Issue 26, 2024

Asymmetric three-component Tsuji–Trost allylation reaction enabled by chiral aldehyde/palladium combined catalysis

Abstract

Despite the long-standing exploration of the catalytic asymmetric Tsuji–Trost allylation reaction since the mid-20th century, most reported instances have adhered to a two-component approach. Here, we present a remarkably efficient three-component asymmetric allylation reaction enabled by the collaborative action of chiral aldehyde and palladium. A diverse array of NH2-unprotected amino acid esters, aryl or alkenyl iodides, and allyl alcohol esters exhibit robust participation in this reaction, resulting in the synthesis of structurally diverse non-proteinogenic α-amino acid esters with favorable experimental outcomes.
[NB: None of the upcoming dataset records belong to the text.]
$ cat src/hdl/iso14443a_rx_defines.svh
`ifndef ISO14443A_RX_DEFINES_SVH
`define ISO14443A_RX_DEFINES_SVH

// ---------------------------------------------------------------------------
// sequence decoder timing, all values in carrier clock ticks
// ---------------------------------------------------------------------------

// inter-pause timer width, must hold RX_T_ERR_IDLE
`define RX_CNT_W 9

// pauses closer than this after a Y are rejected
`define RX_T_MIN_Y 8
// half a bit time, splits X from Z and marks too-close pauses
`define RX_T_HALF 64
// no pause this long after X or Y means a Y
`define RX_T_X_TIMEOUT 132
// same for a previous Z, which started half a bit earlier
`define RX_T_Z_TIMEOUT 196
// three bit times of silence needed to leave the error state
`define RX_T_ERR_IDLE 384

// flops between the raw pause_n pin and the edge detector
`define RX_SYNC_STAGES 2

// ---------------------------------------------------------------------------
// frame format
// ---------------------------------------------------------------------------

// 8 data bits plus odd parity
`define RX_BITS_PER_BYTE 9
// short frame such as REQA / WUPA
`define RX_SHORT_BITS 7
// one elementary time unit (bit period)
`define RX_BIT_TICKS 128

`endif

$ cat src/hdl/iso14443a_seq_pkg.sv
// reader to card modified Miller coding, one symbol per bit time

package iso14443a_seq_pkg;

    // ---------------------------------------------------------------------------
    // sequence codes
    // ---------------------------------------------------------------------------

    // X: pause starts half way into the bit time
    // Y: no pause for the whole bit time
    // Z: pause at the start of the bit time
    // SEQ_ERROR: pause timing fits none of the above
    //
    // logic 1 is always X
    // logic 0 is Y, except after another 0 or right after SOC where it is Z
    // SOC is a Z from idle
    // EOC is a logic 0 followed by a Y
    typedef enum logic [1:0] {
        SEQ_X     = 2'd0,
        SEQ_Y     = 2'd1,
        SEQ_Z     = 2'd2,
        SEQ_ERROR = 2'd3
    } pcd_seq_t;

endpackage

$ cat src/hdl/iso14443a_frame_pkg.sv
// frame level results of the receive path

package iso14443a_frame_pkg;

    // ---------------------------------------------------------------------------
    // end of frame status, valid in the rx_done cycle
    // ---------------------------------------------------------------------------

    // checked in this order at EOC:
    //   exactly 7 bits and no byte done   -> RX_SHORT
    //   whole bytes, every parity good     -> RX_OK
    //   whole bytes, some parity bad       -> RX_PARITY_ERR
    //   anything else                      -> RX_FORMAT_ERR
    // a Miller coding violation always ends in RX_FORMAT_ERR
    typedef enum logic [1:0] {
        // whole bytes received, all parities good
        RX_OK         = 2'd0,
        // 7 bit short frame, data on rx_short_data
        RX_SHORT      = 2'd1,
        // length good but at least one byte had bad parity
        RX_PARITY_ERR = 2'd2,
        // coding error, or length neither 7 nor a multiple of 9
        RX_FORMAT_ERR = 2'd3
    } rx_status_t;

endpackage

$ cat src/hdl/rx_bit_if.sv
// decoded bit stream between the frame decoder and the byte assembler
// all strobes last one cycle, at most one is high in any cycle
// no back-pressure, the receiver must take every strobe

interface rx_bit_if;

    // start of communication
    logic soc;
    // one data bit, value on bit_value
    logic bit_valid;
    logic bit_value;
    // end of communication, frame closed cleanly
    logic eoc;
    // coding violation, frame aborted
    logic seq_err;

    // producer side
    modport src (
        output soc,
        output bit_valid,
        output bit_value,
        output eoc,
        output seq_err
    );

    // consumer side
    modport dst (
        input soc,
        input bit_valid,
        input bit_value,
        input eoc,
        input seq_err
    );

endinterface

$ cat src/hdl/sequence_decode.sv
`include "iso14443a_rx_defines.svh"

module sequence_decode
    import iso14443a_seq_pkg::*;
(
    input  logic     clk,
    input  logic     rst_n,
    // raw pause signal from the demodulator, low during a pause
    input  logic     pause_n,
    output pcd_seq_t seq,
    output logic     seq_valid,
    output logic     idle
);

    // ---------------------------------------------------------------------------
    // synchroniser and end of pause detector
    // ---------------------------------------------------------------------------

    logic [`RX_SYNC_STAGES-1:0] sync_q;
    logic                       pause_n_sync;
    logic                       pause_n_last;
    logic                       pause_end;

    always_ff @(posedge clk or negedge rst_n) begin
        if (!rst_n) begin
            // line idles high, no pause
            sync_q       <= '1;
            pause_n_last <= 1'b1;
        end else begin
            sync_q       <= {sync_q[`RX_SYNC_STAGES-2:0], pause_n};
            pause_n_last <= pause_n_sync;
        end
    end

    assign pause_n_sync = sync_q[`RX_SYNC_STAGES-1];
    // only the rising edge carries timing, the pause length varies
    assign pause_end    = pause_n_sync & ~pause_n_last;

    // ---------------------------------------------------------------------------
    // classification
    // ---------------------------------------------------------------------------

    // ticks since the last pause end or the last emitted Y
    logic [`RX_CNT_W-1:0] counter;
    pcd_seq_t             next_seq;
    logic                 timeout;

    // sequence implied by a pause end now, given the previous sequence
    // windows are widened and merged so few comparators are needed
    always_comb begin
        next_seq = SEQ_ERROR;
        case (seq)
            SEQ_X: begin
                // Z after X is not a legal pair, too close is an error
                if (counter >= `RX_CNT_W'(`RX_T_HALF))
                    next_seq = SEQ_X;
            end
            SEQ_Z: begin
                if (counter >= `RX_CNT_W'(`RX_T_X_TIMEOUT))
                    next_seq = SEQ_X;
                else if (counter >= `RX_CNT_W'(`RX_T_HALF))
                    next_seq = SEQ_Z;
            end
            SEQ_Y: begin
                if (counter >= `RX_CNT_W'(`RX_T_HALF))
                    next_seq = SEQ_X;
                else if (counter >= `RX_CNT_W'(`RX_T_MIN_Y))
                    next_seq = SEQ_Z;
            end
            // once in error, stay there until the line goes quiet
            default: next_seq = SEQ_ERROR;
        endcase
    end

    // no pause in the window means the bit was a Y
    always_comb begin
        case (seq)
            // X and Y both restart the timer one bit time before the next X
            SEQ_X, SEQ_Y: timeout = (counter == `RX_CNT_W'(`RX_T_X_TIMEOUT));
            SEQ_Z:        timeout = (counter == `RX_CNT_W'(`RX_T_Z_TIMEOUT));
            default:      timeout = 1'b0;
        endcase
    end

    always_ff @(posedge clk or negedge rst_n) begin
        if (!rst_n) begin
            seq       <= SEQ_Y;
            seq_valid <= 1'b0;
            idle      <= 1'b1;
            counter   <= '0;
        end else begin
            seq_valid <= 1'b0;
            if (idle) begin
                // first pause after idle is always SOC, a Z
                if (pause_end) begin
                    seq       <= SEQ_Z;
                    seq_valid <= 1'b1;
                    idle      <= 1'b0;
                    counter   <= `RX_CNT_W'(1);
                end
            end else if (pause_end) begin
                seq       <= next_seq;
                // an error is held as a level but never strobed
                seq_valid <= (next_seq != SEQ_ERROR);
                counter   <= `RX_CNT_W'(1);
            end else if (timeout) begin
                seq       <= SEQ_Y;
                seq_valid <= 1'b1;
                counter   <= `RX_CNT_W'(1);
                // Y Y means the reader has stopped talking
                idle      <= (seq == SEQ_Y);
            end else if (seq == SEQ_ERROR &&
                         counter == `RX_CNT_W'(`RX_T_ERR_IDLE)) begin
                // quiet long enough after an error
                idle <= 1'b1;
            end else begin
                counter <= counter + `RX_CNT_W'(1);
            end
        end
    end

    // ---------------------------------------------------------------------------
    // checks
    // ---------------------------------------------------------------------------

    // a strobe only ever comes with leaving idle or entering it
    a_no_seq_in_idle: assert property (@(posedge clk) disable iff (!rst_n)
        seq_valid |-> !(idle && $past(idle)));

    // the error wait is the longest interval, the timer stops there
    a_counter_range: assert property (@(posedge clk) disable iff (!rst_n)
        counter <= `RX_CNT_W'(`RX_T_ERR_IDLE));

endmodule

$ cat src/hdl/frame_decode.sv
module frame_decode
    import iso14443a_seq_pkg::*;
(
    input  logic     clk,
    input  logic     rst_n,
    input  pcd_seq_t seq,
    input  logic     seq_valid,
    input  logic     idle,
    rx_bit_if.src    bits
);

    // ST_IDLE  waiting for SOC
    // ST_FRAME inside a frame, turning sequences into bits
    // ST_WAIT  frame closed, ignore traffic until the decoder idles
    typedef enum logic [1:0] {
        ST_IDLE,
        ST_FRAME,
        ST_WAIT
    } fd_state_t;

    fd_state_t state;

    // every bit is held back one sequence
    // a held 0 followed by Y is EOC rather than data
    logic have_bit;
    logic held_val;
    logic frame_end;
    logic seq_illegal;

    // ---------------------------------------------------------------------------
    // sequence rules
    // ---------------------------------------------------------------------------

    // held_val is 1 exactly when the previous sequence was X
    assign frame_end = (seq == SEQ_Y) && have_bit && !held_val;

    // Z straight after X cannot occur in valid Miller coding
    // Y straight after SOC has no bit to close
    assign seq_illegal = ((seq == SEQ_Z) && have_bit && held_val) ||
                         ((seq == SEQ_Y) && !have_bit);

    always_ff @(posedge clk or negedge rst_n) begin
        if (!rst_n) begin
            state          <= ST_IDLE;
            have_bit       <= 1'b0;
            bits.soc       <= 1'b0;
            bits.bit_valid <= 1'b0;
            bits.eoc       <= 1'b0;
            bits.seq_err   <= 1'b0;
        end else begin
            bits.soc       <= 1'b0;
            bits.bit_valid <= 1'b0;
            bits.eoc       <= 1'b0;
            bits.seq_err   <= 1'b0;
            case (state)
                ST_IDLE: begin
                    if (seq_valid && seq == SEQ_Z) begin
                        bits.soc <= 1'b1;
                        have_bit <= 1'b0;
                        state    <= ST_FRAME;
                    end
                end
                ST_FRAME: begin
                    if (seq_valid) begin
                        if (seq_illegal) begin
                            bits.seq_err <= 1'b1;
                            state        <= ST_WAIT;
                        end else if (frame_end) begin
                            // held 0 belongs to EOC, drop it
                            bits.eoc <= 1'b1;
                            have_bit <= 1'b0;
                            state    <= ST_WAIT;
                        end else begin
                            // release the held bit, hold the new one
                            bits.bit_valid <= have_bit;
                            have_bit       <= 1'b1;
                        end
                    end else if (seq == SEQ_ERROR || idle) begin
                        // decoder flagged an error, or went quiet mid frame
                        bits.seq_err <= 1'b1;
                        state        <= ST_WAIT;
                    end
                end
                ST_WAIT: begin
                    if (idle)
                        state <= ST_IDLE;
                end
                default: state <= ST_IDLE;
            endcase
        end
    end

    // bit values, qualified by have_bit and bit_valid
    always_ff @(posedge clk) begin
        if (state == ST_FRAME && seq_valid) begin
            bits.bit_value <= held_val;
            held_val       <= (seq == SEQ_X);
        end
    end

    // the byte assembler handles one event per cycle
    a_one_strobe: assert property (@(posedge clk) disable iff (!rst_n)
        $onehot0({bits.soc, bits.bit_valid, bits.eoc, bits.seq_err}));

endmodule

$ cat src/hdl/byte_assembler.sv
`include "iso14443a_rx_defines.svh"

module byte_assembler
    import iso14443a_frame_pkg::*;
(
    input  logic       clk,
    input  logic       rst_n,
    rx_bit_if.dst      bits,
    output logic [7:0] rx_data,
    output logic       rx_data_valid,
    output logic [6:0] rx_short_data,
    output logic       rx_done,
    output rx_status_t rx_status
);

    // ---------------------------------------------------------------------------
    // shift register and byte counter
    // ---------------------------------------------------------------------------

    // bits arrive LSB first, so shift in from the top
    logic [`RX_BITS_PER_BYTE-1:0] shreg;
    logic [`RX_BITS_PER_BYTE-1:0] shreg_next;
    // position within the current 9 bit group, 0..8
    logic [3:0]                   bit_cnt;
    logic                         byte_last;
    // at least one whole byte in this frame
    logic                         byte_seen;
    // sticky, any byte so far failed odd parity
    logic                         parity_bad;

    assign shreg_next = {bits.bit_value, shreg[`RX_BITS_PER_BYTE-1:1]};
    assign byte_last  = (bit_cnt == 4'(`RX_BITS_PER_BYTE - 1));

    always_ff @(posedge clk or negedge rst_n) begin
        if (!rst_n) begin
            bit_cnt       <= '0;
            byte_seen     <= 1'b0;
            parity_bad    <= 1'b0;
            rx_data_valid <= 1'b0;
            rx_done       <= 1'b0;
            rx_status     <= RX_OK;
        end else begin
            rx_data_valid <= 1'b0;
            rx_done       <= 1'b0;
            if (bits.soc) begin
                bit_cnt    <= '0;
                byte_seen  <= 1'b0;
                parity_bad <= 1'b0;
            end else if (bits.bit_valid) begin
                if (byte_last) begin
                    // data plus parity must hold an odd number of ones
                    bit_cnt       <= '0;
                    byte_seen     <= 1'b1;
                    rx_data_valid <= 1'b1;
                    if (!(^shreg_next))
                        parity_bad <= 1'b1;
                end else begin
                    bit_cnt <= bit_cnt + 4'd1;
                end
            end else if (bits.eoc) begin
                rx_done <= 1'b1;
                if (bit_cnt == 4'(`RX_SHORT_BITS) && !byte_seen)
                    rx_status <= RX_SHORT;
                else if (bit_cnt == '0)
                    rx_status <= parity_bad ? RX_PARITY_ERR : RX_OK;
                else
                    rx_status <= RX_FORMAT_ERR;
            end else if (bits.seq_err) begin
                rx_done   <= 1'b1;
                rx_status <= RX_FORMAT_ERR;
            end
        end
    end

    // ---------------------------------------------------------------------------
    // data path
    // ---------------------------------------------------------------------------

    always_ff @(posedge clk) begin
        if (bits.bit_valid) begin
            shreg <= shreg_next;
            if (byte_last)
                rx_data <= shreg_next[`RX_BITS_PER_BYTE-2:0];
        end
        // a 7 bit frame sits in the top of the shift register
        if (bits.eoc)
            rx_short_data <= shreg[`RX_BITS_PER_BYTE-1 -: `RX_SHORT_BITS];
    end

    // the counter wraps after the parity bit
    a_bit_cnt_range: assert property (@(posedge clk) disable iff (!rst_n)
        bit_cnt < 4'(`RX_BITS_PER_BYTE));

endmodule

$ cat src/hdl/iso14443a_rx.sv
module iso14443a_rx
    import iso14443a_seq_pkg::*;
    import iso14443a_frame_pkg::*;
(
    input  logic       clk,
    input  logic       rst_n,
    // asynchronous, low while the reader pauses the carrier
    input  logic       pause_n,
    output logic [7:0] rx_data,
    output logic       rx_data_valid,
    output logic [6:0] rx_short_data,
    output logic       rx_done,
    output rx_status_t rx_status
);

    // sequence link
    pcd_seq_t seq;
    logic     seq_valid;
    logic     idle;

    // bit link
    rx_bit_if bits_if ();

    // pause timing to Miller sequences
    sequence_decode sequence_decode_inst (
        .clk       (clk),
        .rst_n     (rst_n),
        .pause_n   (pause_n),
        .seq       (seq),
        .seq_valid (seq_valid),
        .idle      (idle)
    );

    // sequences to SOC, bits and EOC
    frame_decode frame_decode_inst (
        .clk       (clk),
        .rst_n     (rst_n),
        .seq       (seq),
        .seq_valid (seq_valid),
        .idle      (idle),
        .bits      (bits_if.src)
    );

    // bits to bytes and frame status
    byte_assembler byte_assembler_inst (
        .clk           (clk),
        .rst_n         (rst_n),
        .bits          (bits_if.dst),
        .rx_data       (rx_data),
        .rx_data_valid (rx_data_valid),
        .rx_short_data (rx_short_data),
        .rx_done       (rx_done),
        .rx_status     (rx_status)
    );

endmodule

$ cat config.mk
export PLATFORM = sky130hd
export DESIGN_NAME = iso14443a_rx
export DESIGN_NICKNAME = d
export VERILOG_FILES = /design/src/hdl/iso14443a_seq_pkg.sv /design/src/hdl/iso14443a_frame_pkg.sv /design/src/hdl/rx_bit_if.sv /design/src/hdl/sequence_decode.sv /design/src/hdl/frame_decode.sv /design/src/hdl/byte_assembler.sv /design/src/hdl/iso14443a_rx.sv
export VERILOG_INCLUDE_DIRS = /design/src /design/src/hdl
export SDC_FILE = /design/constraint.sdc
export NUM_CORES = 1
export LEC_CHECK = 0
export BUFFER_PORTS_ARGS = -buffer_cell sky130_fd_sc_hd__buf_2
export CORE_ASPECT_RATIO = 1.2
export CORE_MARGIN = 1.5
export CORE_UTILIZATION = 50
export DETAILED_ROUTE_END_ITERATION = 10
export PLACE_DENSITY = 0.73
export SYNTH_ARGS = -nofsm -noshare
export SYNTH_HDL_FRONTEND = slang
export SYNTH_SLANG_ARGS = --single-unit
export TNS_END_PERCENT = 5
$ cat constraint.sdc
create_clock -name clk -period 2.4 [get_ports clk]
set_input_delay 0.36 -clock clk [delete_from_list [all_inputs] [get_ports clk]]
set_output_delay 0.36 -clock clk [all_outputs]
set_load 0.01 [all_outputs]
Mechanistic investigations reveal the dominance of the allylation/Heck coupling cascade in reactions involving electron-rich aryl iodides, while the Heck coupling/allylation cascade emerges as the dominant pathway in reactions involving electron-deficient aryl iodides. This chiral aldehyde/palladium combining catalytic system precisely governs the chemoselectivity of C-allylation and N-allylation, the regioselectivity of linear and branched allylation, and the enantioselectivity of C-allylation products.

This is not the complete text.